By Mo Moshaty

NightTide keeps an eye on opportunities for horror writers and scholars, especially those whose voices deserve a louder place in the genre.
Writers drawn to horror’s messiest, most unsettling corners may want to take note of a new call for submissions from 1428 Publishing for an upcoming edited collection titled Embracing the Abject: Exploring Abjection in Cinema.
The collection builds from philosopher and psychoanalyst Julia Kristeva’s concept of the abject: the visceral human response that emerges when boundaries collapse: between self and other, order and chaos, the body and what threatens to undo it. Horror cinema has long lived in this uneasy space, where the familiar becomes contaminated and the body itself can feel unreliable.
In film, the abject often appears through sensory disruption and bodily transgression. The call highlights examples such as:
- Visual: blood, excrement, vomit, urine, flies, maggots
- Auditory: squelching, gagging, buzzing insects, dental tools, knives sharpening, splattering
- Touch: dirty sink water, sewage, picking scabs, ripping fingernails, rotting food, swallowing foreign objects
- Pain: broken skin, broken bones, childbirth, bites, surgery, popped zits
These examples are meant to point toward the kinds of visceral reactions abjection provokes, though contributors are encouraged to explore the concept broadly across horror and cinema.
Abjection lives where the body refuses to behave — where boundaries blur, identities destabilize, and horror reveals what society tries hardest to cast out.



What makes this collection particularly interesting is its focus on power and transgression. Rather than treating abjection solely as repulsive or shameful, the editor seeks work that examines how characters, and audiences, embrace abjection, using it to challenge social boundaries or reclaim identity.
The volume is also actively seeking diverse perspectives and lived experiences, especially from:
- Indigenous and First Nations writers
- Writers of Colour
- Ethnic and religious minority writers
- Women and LGBTQIA+ writers
- Disabled writers
- Refugees and writers living in poverty
For those new to academic-style submissions, the process is fairly simple. Contributors should send:
- A 250-word abstract outlining their proposed chapter
- A short bio, and if available, a link or example of previous work
Submissions should be sent to 1428publishing@mail.com, with a deadline of 29 May 2026.
For NightTide readers working in horror criticism, film analysis, or cultural studies, this call offers an opportunity to explore one of horror’s most provocative ideas: the moment when what society rejects, expels, or fears begins to reveal something deeply human.
Sometimes horror isn’t about what stands outside the body; sometimes it’s about what refuses to stay there.

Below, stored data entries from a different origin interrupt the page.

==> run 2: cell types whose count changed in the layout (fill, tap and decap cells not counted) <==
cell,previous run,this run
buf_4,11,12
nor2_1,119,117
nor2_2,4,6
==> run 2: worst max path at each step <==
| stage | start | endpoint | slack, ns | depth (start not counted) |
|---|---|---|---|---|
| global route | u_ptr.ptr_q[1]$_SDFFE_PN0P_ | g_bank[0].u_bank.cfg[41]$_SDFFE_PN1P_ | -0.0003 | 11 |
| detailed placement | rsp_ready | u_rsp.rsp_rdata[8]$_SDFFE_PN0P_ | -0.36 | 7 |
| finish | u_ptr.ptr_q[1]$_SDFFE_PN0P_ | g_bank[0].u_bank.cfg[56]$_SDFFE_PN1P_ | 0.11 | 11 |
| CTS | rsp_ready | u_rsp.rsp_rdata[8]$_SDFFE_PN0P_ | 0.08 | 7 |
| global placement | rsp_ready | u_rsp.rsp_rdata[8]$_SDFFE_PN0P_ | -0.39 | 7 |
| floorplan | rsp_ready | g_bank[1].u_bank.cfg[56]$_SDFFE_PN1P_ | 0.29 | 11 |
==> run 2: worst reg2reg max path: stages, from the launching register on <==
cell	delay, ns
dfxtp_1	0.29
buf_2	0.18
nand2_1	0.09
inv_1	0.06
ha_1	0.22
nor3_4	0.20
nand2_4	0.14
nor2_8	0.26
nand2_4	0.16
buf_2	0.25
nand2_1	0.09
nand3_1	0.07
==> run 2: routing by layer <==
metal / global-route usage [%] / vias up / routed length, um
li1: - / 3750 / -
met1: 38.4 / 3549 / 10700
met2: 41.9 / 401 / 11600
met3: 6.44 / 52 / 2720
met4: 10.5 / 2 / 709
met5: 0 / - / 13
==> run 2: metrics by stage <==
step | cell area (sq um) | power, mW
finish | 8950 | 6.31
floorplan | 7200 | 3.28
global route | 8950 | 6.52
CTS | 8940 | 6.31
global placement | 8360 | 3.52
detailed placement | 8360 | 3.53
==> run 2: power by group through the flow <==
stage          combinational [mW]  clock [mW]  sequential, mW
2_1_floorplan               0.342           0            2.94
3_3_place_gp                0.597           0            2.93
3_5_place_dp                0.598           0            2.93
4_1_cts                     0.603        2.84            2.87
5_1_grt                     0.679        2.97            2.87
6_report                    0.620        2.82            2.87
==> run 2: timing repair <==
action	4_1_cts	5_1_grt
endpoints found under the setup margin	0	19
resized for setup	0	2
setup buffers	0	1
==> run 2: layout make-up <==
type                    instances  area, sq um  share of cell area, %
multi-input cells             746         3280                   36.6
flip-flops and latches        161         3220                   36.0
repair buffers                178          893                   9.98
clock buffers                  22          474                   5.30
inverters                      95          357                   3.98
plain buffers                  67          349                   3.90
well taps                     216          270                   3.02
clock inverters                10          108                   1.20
$ cat src/rtl/chan_preset_pkg.sv
package chan_preset_pkg;
  localparam int unsigned ADDR_W = 3;

  localparam logic [ADDR_W-1:0] ADDR_CTRL     = 3'd0;
  localparam logic [ADDR_W-1:0] ADDR_PHASE    = 3'd1;
  localparam logic [ADDR_W-1:0] ADDR_SLEW     = 3'd2;
  localparam logic [ADDR_W-1:0] ADDR_EPOCH    = 3'd3;
  localparam logic [ADDR_W-1:0] ADDR_CODE_INC = 3'd4;
  localparam logic [ADDR_W-1:0] ADDR_CARR_INC = 3'd5;

  // Strobes from control to datapath, one bit per action this cycle
  typedef struct packed {
    logic shSel;
    logic shPhase;
    logic shSlew;
    logic shEpoch;
    logic apply;
    logic dirSel;
    logic dirPhase;
    logic dirSlew;
    logic dirEpoch;
    logic codeIncWr;
    logic carrIncWr;
  } presetStrobes_t;
endpackage

$ cat src/rtl/chan_preset_ctrl.sv
module chan_preset_ctrl
  import chan_preset_pkg::*;
(
  input  logic              clk,
  input  logic              rstN,
  input  logic              wrEn,
  input  logic [ADDR_W-1:0] wrAddr,
  input  logic              modeBit,
  input  logic              tic,
  input  logic              statusRd,
  output presetStrobes_t    strb,
  output logic              modeQ,
  output logic              armedQ,
  output logic              doneQ
);
  logic isCtrl, isPhase, isSlew, isEpoch;
  logic effMode;

  assign isCtrl  = wrEn && (wrAddr == ADDR_CTRL);
  assign isPhase = wrEn && (wrAddr == ADDR_PHASE);
  assign isSlew  = wrEn && (wrAddr == ADDR_SLEW);
  assign isEpoch = wrEn && (wrAddr == ADDR_EPOCH);

  // A control write picks the mode for its own selection field
  assign effMode = isCtrl ? modeBit : modeQ;

  always_comb begin
    strb           = '0;
    strb.shSel     = isCtrl  &&  effMode;
    strb.shPhase   = isPhase &&  effMode;
    strb.shSlew    = isSlew  &&  effMode;
    strb.shEpoch   = isEpoch &&  effMode;
    strb.dirSel    = isCtrl  && !effMode;
    strb.dirPhase  = isPhase && !effMode;
    strb.dirSlew   = isSlew  && !effMode;
    strb.dirEpoch  = isEpoch && !effMode;
    strb.apply     = tic && armedQ;
    strb.codeIncWr = wrEn && (wrAddr == ADDR_CODE_INC);
    strb.carrIncWr = wrEn && (wrAddr == ADDR_CARR_INC);
  end

  always_ff @(posedge clk) begin
    if (!rstN) begin
      modeQ  <= 1'b0;
      armedQ <= 1'b0;
      doneQ  <= 1'b0;
    end else begin
      if (isCtrl) modeQ <= modeBit;
      // A fresh epoch write re-arms even when a tick consumes the old arming
      if (strb.shEpoch)    armedQ <= 1'b1;
      else if (strb.apply) armedQ <= 1'b0;
      if (strb.apply)      doneQ <= 1'b1;
      else if (statusRd)   doneQ <= 1'b0;
    end
  end
endmodule

$ cat src/rtl/chan_preset_dp.sv
module chan_preset_dp
  import chan_preset_pkg::*;
#(
  parameter int unsigned DATA_W  = 32,
  parameter int unsigned SEL_W   = 6,
  parameter int unsigned EPOCH_W = 16,
  parameter int unsigned SLEW_W  = 11,
  parameter int unsigned PHASE_W = 10,
  parameter int unsigned INC_W   = 26
) (
  input  logic               clk,
  input  logic               rstN,
  input  presetStrobes_t     strb,
  input  logic [DATA_W-1:0]  wrData,
  output logic               codeSelLoad,
  output logic [SEL_W-1:0]   codeSel,
  output logic               epochLoad,
  output logic [EPOCH_W-1:0] epochVal,
  output logic               slewLoad,
  output logic [SLEW_W-1:0]  slewVal,
  output logic               phaseLoad,
  output logic [PHASE_W-1:0] phaseVal,
  output logic               codeIncLoad,
  output logic [INC_W-1:0]   codeInc,
  output logic               carrIncLoad,
  output logic [INC_W-1:0]   carrInc
);
  localparam int unsigned SEL_LSB = 1;
  localparam int unsigned SEL_MSB = SEL_LSB + SEL_W - 1;

  logic [SEL_W-1:0]   selField;
  logic [EPOCH_W-1:0] epochField;
  logic [SLEW_W-1:0]  slewField;
  logic [PHASE_W-1:0] phaseField;
  logic [INC_W-1:0]   incField;
  logic               unusedData;

  assign selField   = wrData[SEL_MSB:SEL_LSB];
  assign epochField = wrData[EPOCH_W-1:0];
  assign slewField  = wrData[SLEW_W-1:0];
  assign phaseField = wrData[PHASE_W-1:0];
  assign incField   = wrData[INC_W-1:0];
  assign unusedData = ^wrData;

  logic [SEL_W-1:0]   shSelQ;
  logic [EPOCH_W-1:0] shEpochQ;
  logic [SLEW_W-1:0]  shSlewQ;
  logic [PHASE_W-1:0] shPhaseQ;

  // Shadow registers: written on staged writes, after any same-cycle apply reads them
  always_ff @(posedge clk) begin
    if (!rstN) begin
      shSelQ   <= '0;
      shEpochQ <= '0;
      shSlewQ  <= '0;
      shPhaseQ <= '0;
    end else begin
      if (strb.shSel)   shSelQ   <= selField;
      if (strb.shEpoch) shEpochQ <= epochField;
      if (strb.shSlew)  shSlewQ  <= slewField;
      if (strb.shPhase) shPhaseQ <= phaseField;
    end
  end

  // Load ports: a tick apply has priority over a direct write to the same field
  always_ff @(posedge clk) begin
    if (!rstN) begin
      codeSelLoad <= 1'b0;
      epochLoad   <= 1'b0;
      slewLoad    <= 1'b0;
      phaseLoad   <= 1'b0;
      codeIncLoad <= 1'b0;
      carrIncLoad <= 1'b0;
      codeSel     <= '0;
      epochVal    <= '0;
      slewVal     <= '0;
      phaseVal    <= '0;
      codeInc     <= '0;
      carrInc     <= '0;
    end else begin
      codeSelLoad <= strb.apply | strb.dirSel;
      epochLoad   <= strb.apply | strb.dirEpoch;
      slewLoad    <= strb.apply | strb.dirSlew;
      phaseLoad   <= strb.apply | strb.dirPhase;
      codeIncLoad <= strb.codeIncWr;
      carrIncLoad <= strb.carrIncWr;
      if (strb.apply)         codeSel  <= shSelQ;
      else if (strb.dirSel)   codeSel  <= selField;
      if (strb.apply)         epochVal <= shEpochQ;
      else if (strb.dirEpoch) epochVal <= epochField;
      if (strb.apply)         slewVal  <= shSlewQ;
      else if (strb.dirSlew)  slewVal  <= slewField;
      if (strb.apply)         phaseVal <= shPhaseQ;
      else if (strb.dirPhase) phaseVal <= phaseField;
      if (strb.codeIncWr)     codeInc  <= incField;
      if (strb.carrIncWr)     carrInc  <= incField;
    end
  end
endmodule

$ cat src/rtl/chan_preset_top.sv
module chan_preset_top
  import chan_preset_pkg::*;
#(
  parameter int unsigned DATA_W  = 32,
  parameter int unsigned SEL_W   = 6,
  parameter int unsigned EPOCH_W = 16,
  parameter int unsigned SLEW_W  = 11,
  parameter int unsigned PHASE_W = 10,
  parameter int unsigned INC_W   = 26
) (
  input  logic               clk,
  input  logic               rstN,
  input  logic               wrEn,
  input  logic [2:0]         wrAddr,
  input  logic [DATA_W-1:0]  wrData,
  input  logic               tic,
  input  logic               statusRd,
  output logic               presetMode,
  output logic               presetArmed,
  output logic               presetDone,
  output logic               codeSelLoad,
  output logic [SEL_W-1:0]   codeSel,
  output logic               epochLoad,
  output logic [EPOCH_W-1:0] epochVal,
  output logic               slewLoad,
  output logic [SLEW_W-1:0]  slewVal,
  output logic               phaseLoad,
  output logic [PHASE_W-1:0] phaseVal,
  output logic               codeIncLoad,
  output logic [INC_W-1:0]   codeInc,
  output logic               carrIncLoad,
  output logic [INC_W-1:0]   carrInc
);
  presetStrobes_t strb;

  chan_preset_ctrl uCtrl (
    .clk      (clk),
    .rstN     (rstN),
    .wrEn     (wrEn),
    .wrAddr   (wrAddr),
    .modeBit  (wrData[0]),
    .tic      (tic),
    .statusRd (statusRd),
    .strb     (strb),
    .modeQ    (presetMode),
    .armedQ   (presetArmed),
    .doneQ    (presetDone)
  );

  chan_preset_dp #(
    .DATA_W (DATA_W), .SEL_W (SEL_W), .EPOCH_W (EPOCH_W),
    .SLEW_W (SLEW_W), .PHASE_W (PHASE_W), .INC_W (INC_W)
  ) uDp (
    .clk         (clk),
    .rstN        (rstN),
    .strb        (strb),
    .wrData      (wrData),
    .codeSelLoad (codeSelLoad),
    .codeSel     (codeSel),
    .epochLoad   (epochLoad),
    .epochVal    (epochVal),
    .slewLoad    (slewLoad),
    .slewVal     (slewVal),
    .phaseLoad   (phaseLoad),
    .phaseVal    (phaseVal),
    .codeIncLoad (codeIncLoad),
    .codeInc     (codeInc),
    .carrIncLoad (carrIncLoad),
    .carrInc     (carrInc)
  );
endmodule

$ cat config.mk
export PLATFORM = sky130hd
export DESIGN_NAME = chan_preset_top
export DESIGN_NICKNAME = d
export VERILOG_FILES = /design/src/rtl/chan_preset_pkg.sv /design/src/rtl/chan_preset_ctrl.sv /design/src/rtl/chan_preset_dp.sv /design/src/rtl/chan_preset_top.sv
export SDC_FILE = /design/constraint.sdc
export NUM_CORES = 1
export LEC_CHECK = 0
export CORE_MARGIN = 5
export CORE_UTILIZATION = 23
export DETAILED_ROUTE_END_ITERATION = 12
export DONT_BUFFER_PORTS = 1
export HOLD_SLACK_MARGIN = 0.15
export PLACE_DENSITY = 0.46
export RECOVER_POWER = 100
export REMOVE_ABC_BUFFERS = 1
export SYNTH_ARGS = -nofsm -noshare
export SYNTH_HDL_FRONTEND = slang
export SYNTH_SLANG_ARGS = --single-unit
$ cat constraint.sdc
create_clock -name clk -period 2.36 [get_ports clk]
set_input_delay 0.472 -clock clk [delete_from_list [all_inputs] [get_ports clk]]
set_output_delay 0.472 -clock clk [all_outputs]
set_load 0.005 [all_outputs]
Word-level counts from Yosys, hierarchy flattened:

Cells that the tools add are included.

* bits of input ports: 40
* flip-flop bits (word level): 147
* output and inout bits: 104
* word-level logic and storage cells: 64

* bitwise logic cells: 4
* muxes and demuxes: 13
* reduce and logical (&&, ||, !) cells: 23
* equal/unequal tests: 5

Operators with widths (count)
* 16-bit two-way mux: 2
* 11-bit two-way mux: 2
* 10-bit two-way mux: 2
* 1-bit logical AND: 15
* 6-bit two-way mux: 2
* 2-bit nonzero test: 6
* 3-bit by 2-bit == test with 1-bit output (second input constant): 2
* 3-bit == test (second input constant): 2
* 1-bit two-way mux: 5
* 1-bit OR: 4
* 3-bit by 1-bit == test with 1-bit output (second input constant): 1
* 3-bit logical NOT: 1
* 1-bit logical NOT: 1

Depth between registers and ports, before layout:

* depth after elaboration: 7
* depth in mapped cells: 6
* gate-level depth less buffers: 3

Modules after synthesis:

A second synthesis with hierarchy kept.

* cells, all modules: 544
* area total of the unflattened synthesis: 6202.2 µm²

By module, submodules not included
* chan_preset_dp: seq. area each 2882.8 µm², times used 1, area an instance 5960.7 µm², cells an instance 516
* chan_preset_ctrl: seq. area each 60.1 µm², times used 1, area an instance 241.5 µm², cells an instance 28

Least setup slack after synthesis:

No wires, ideal clock.

* kind: input to register
* start point: in wrEn
* end point: reg uDp.shSelQ[2]
* slack: 819 ps
* data arrival time: 1409 ps
* cell stages on the path: 5
* data required time: 2228 ps
* library setup time: 132 ps
* buffers on the path: 2
* cell sequence: buf_2 -> or4b_4 -> buf_6 -> o21ai_2 -> a21oi_1

* cells in the longest elaborated chain, start to end: 3

Ends and longest elaborated chain
* start, declared: RTL line chan_preset_top.sv:13 `input logic wrEn,`
* 1-bit logical AND *: RTL line chan_preset_ctrl.sv:19 `assign isCtrl = wrEn && (wrAddr == ADDR_CTRL);`
* 1-bit two-way mux: RTL line chan_preset_ctrl.sv:25 `assign effMode = isCtrl ? modeBit : modeQ;`
* 1-bit logical AND *: RTL line chan_preset_ctrl.sv:29 `strb.shSel = isCtrl && effMode;`
* end signal, assigned: RTL line chan_preset_dp.sv:58 `if (strb.shSel) shSelQ <= selField;`
* end, declared: RTL line chan_preset_dp.sv:45 `logic [SEL_W-1:0] shSelQ;`

Mark *: on every way between the ends. The rest lies on a longest branch, timed or not.
A chain may end at the register's enable or synchronous reset.

Worst setup path after layout:

* start point: in wrAddr[1]
* end point: reg uDp.carrInc[5]

* cells in the longest elaborated chain, start to end: 2

Ends and longest elaborated chain
* start, declared: RTL line chan_preset_top.sv:14 `input logic [2:0] wrAddr,`
* 3-bit == test: RTL line chan_preset_ctrl.sv:39 `strb.carrIncWr = wrEn && (wrAddr == ADDR_CARR_INC);`
* 1-bit logical AND: RTL line chan_preset_ctrl.sv:39
* end signal, assigned: RTL line chan_preset_dp.sv:96 `if (strb.carrIncWr) carrInc <= incField;`
* end, declared: RTL line chan_preset_dp.sv:26 `output logic [INC_W-1:0] carrInc`

No other way between the ends.

==> qor.yml <==
cells_and_area:
  most-common-layout-cells: "dfxtp_1 (147), a21oi_1 (145), nand2_1 (108)"
  multi_input_area_um2: 2480
  final_common_cell: "dfxtp_1"
  postLayoutCellArea_um2: 6630
  layout.nets: 720
  syn_to_final_growth_pct: 13.2
  area.sequential_um2: 2940
  antenna_cells: 0
  nFillCells: 2782
  final_layout_size_suffix_gt1_frac: 0.0866
grt:
  antenna_found_initial: 0
  grt_max_degree: 64
  overflow: 0
  track_usage: 0.137
  grt_pass1_wl_mm: 30.4
  grt_pass1_vias: 4800
clock_network:
  cts_setup_buffers: 0
  clock_latency_ps: 430
  cts_buffer_depth: 2
  ctsHoldBuffers: 0
  cts_root_buf: "clkbuf_16"
  clk_pin_slew_ps: 70
  htree_levels: 4
  cts_tree: "yes"
  clock_sinks: 147
  cts_made_buffers: 17
  cts_resized: 0
run_status:
  violations: "capacitance limit, slew limit"
  outcome: "complete, but fails checks"
synthesis:
  synth_area_leaders: "dfxtp_1 (50%), a21oi_1 (12%), o21ai_0 (7.7%)"
  yosys_warnings: 0
  syn_inst: 725
  synth_seq_area_share: 0.502
  synth_top_area_share: 0.502
  ys_seq_elements: 147
  netlist_area_um2: 5860
  synth.largest_area_cell: "dfxtp_1"
  avgSynthCellArea_um2: 8.08
  ys_types: 29
setup_path:
  crit_fanout: 26
  cp-start-kind: "primary input"
  cp.arrival_ps: 2170
  path_class: "primary input to flop"
  crit_path_end_kind: "flop"
  required_ps: 2680
drt:
  ant_nets: 0
  vias: 5073
  wl_per_cell_um: 19.8
  drtIter0Drc: 389
  vias_per_cell: 4.96
  dr.pass1.iters: 5
  drc: 0
  wl_mm: 20.2
pwr:
  netSwitchingPower_mw: 1.33
  p_int_mw: 4.39
  p_sw_frac: 0.233
  p_leak_nw: 2.02
  pwr-share-clk: 0.514
  powerDensity_nw_per_um2: 862
  pwr-share-seq: 0.446
  combinationalPowerShare: 0.040
  ir_drop_mv: 0.401
sta:
  fmax_mhz: 540
  slew_headroom: -0.0252
  grt_setup_unrepaired: "false"
  clock-skew-final_ps: 19.2
  finalHoldViolations: 0
  finalCritPeriodShare: 0.784
  slew_viol_final: 27
  period_needed_ps: 1850
  setup_violations: 0
  final.setup.tns_ps: 0
  worst_pin_slew_ps: 1540
floorplanning:
  io_pins: 144
  die_x_um: 170
  rows: 58
  dieArea_um2: 28800
  dieHeight_um: 170
  core_um2: 25100
  start_util: 0.233
place:
  io_buffer_count: 0
  place_congestion: 0.664
  dp_hpwl_mm: 11.9
  place_area_um2: 6040
hold_path:
  holdCritPathClass: "primary input to flop"
flow_run:
  cap_violations: 1
[layout make-up]
cell class,count,area share
sequential,147,0.444
inverter,2,0.00132
multi-input combinational,493,0.373
tap,330,0.0623
timing repair buffer,19,0.0249
clock inverter,11,0.0266
clock buffer,21,0.0679
[power by group through the flow]
stage | clock network [mW] | logic, mW | registers (mW)
after global placement | 0 | 0.235 | 2.61
after detailed placement | 0 | 0.235 | 2.61
after global routing | 3.13 | 0.257 | 2.55
final | 2.94 | 0.228 | 2.55
after CTS | 3.03 | 0.236 | 2.55
after floorplan | 0 | 0.144 | 2.59
[sequential cells by signal, indices dropped and copies added, names as in the netlist, 6 cells and up]
name          flops
uDp.codeSel       6
uDp.slewVal      11
uDp.epochVal     16
uDp.shSelQ        6
uDp.carrInc      26
uDp.shEpochQ     16
uDp.codeInc      26
uDp.shSlewQ      11
uDp.shPhaseQ     10
uDp.phaseVal     10
[logic make-up after synthesis]
logic type | count (synthesis) | synth area share
AO/OA/AOI/OAI | 317 | 0.286
AND/OR/NAND/NOR | 176 | 0.139
flip-flops | 147 | 0.502
buffers and inverters | 85 | 0.0728
[final timing paths]
kind / from / end / slack [ps] / cells past startpoint
setup reg to reg: uCtrl.modeQ / uDp.phaseVal[6] / 660 / 4
hold reg to reg: uDp.shSelQ[2] / uDp.shSelQ[2] / 460 / 2
setup / recovery: wrAddr[1] / uDp.carrInc[5] / 510 / 4
hold / removal: wrData[8] / uDp.codeInc[8] / 170 / 2
[per-stage QoR]
stage	hold slack (ps)	setup WS (ps)	power (mW)	std cells	util
after floorplan	440	254	2.74	642	-
after global placement	447	630	2.84	991	0.241
after detailed placement	451	619	2.84	991	0.241
after CTS	152	689	5.82	1023	0.266
after global routing	160	291	5.94	1023	0.264
final	174	510	5.72	1023	0.264
[worst max-delay path: stages]
cell	delay, ps
and4b_1	210
clkbuf_1	1100
nand2_1	190
a21oi_1	170
[metal layers]
metal  up-vias  part of all wire  global-route usage
met5         -                 0                   0
met4         0             0.012              0.0403
met3        14             0.082              0.0489
met2       169              0.45               0.212
met1      2443              0.45               0.180
li1       2447                 -                   -
[synth_stat cells, drive strengths merged]
master,count
inv,2
nor2,7
a21oi,145
nor2b,3
nand4bb,1
nand4b,1
dfxtp,147
nand3,43
nand2b,3
nand3b,1
and3b,1
clkbuf,44
or3b,1
a31oi,43
buf,39
nand2,108
and4b,1
nor3b,1
and4bb,1
and2,2
o21ai,129
nor4b,1
or4b,1
(Power assumes the default switching activity.)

Mo Moshaty is an acclaimed horror writer, lecturer, and producer whose work combines visceral storytelling with the psychological insight of her Cognitive Behavioral Therapy background. She has lectured internationally, including as a keynote speaker at Nightmares from Monkeypaw: A Jordan Peele Symposium (Prairie View A&M), No Return: A Yellowjackets Symposium (Horror Studies BAFSS Sig), The Whole Damn Swarm: Celebrating 30 Years of Candyman (University of California), and with the Centre for the History of the Gothic (University of Sheffield). Mo has also presented at the BFI, Miskatonic Institute of Horror Studies, and Final Girls Berlin Film Festival’s Brain Binge on women’s trauma in horror cinema, Cine-Excess on The Creepy Kid Horror Subgenre and Mother/Daughter Trauma in Horror, and Romancing the Gothic on Cosmic Horror’s Havoc on The Body Electric Her short film, 13 Minutes of Horror: Sci-Fi Horror, won the 2022 Rondo Hatton Classic Horror Award for Best Short Film. As a core producer with Nyx Horror Collective, Mo co-created the 13 Minutes of Horror Film Fest and partnered with Shudder in 2021 and 2022, while also establishing a Stowe Story Labs fellowship supporting women creatives over 40+ in horror. A member of the Black Women in Horror Class of 2023 and featured in 160 Black Women in Horror, Mo’s short fiction appears in A Quaint and Curious Volume of Gothic Tales (Brigid’s Gate Press) and 206 Word Stories (Bag O’ Bones Press). Her debut novella, Love the Sinner, was released July 5, 2024, with Clairviolence: Tales of Tarot and Torment released in October 2025. The first of her five-volume non-fiction series, The Annex of the Obscure: The Afterlife, will be released in 2027 from Tenebrous Press. As the Editor-in-Chief of NightTide Magazine and founder of Mourning Manor Media, Mo champions marginalized voices in horror. Under her leadership, NightTide plans to launch a film festival in 2028, furthering her mission to reshape the genre through inclusivity and representation.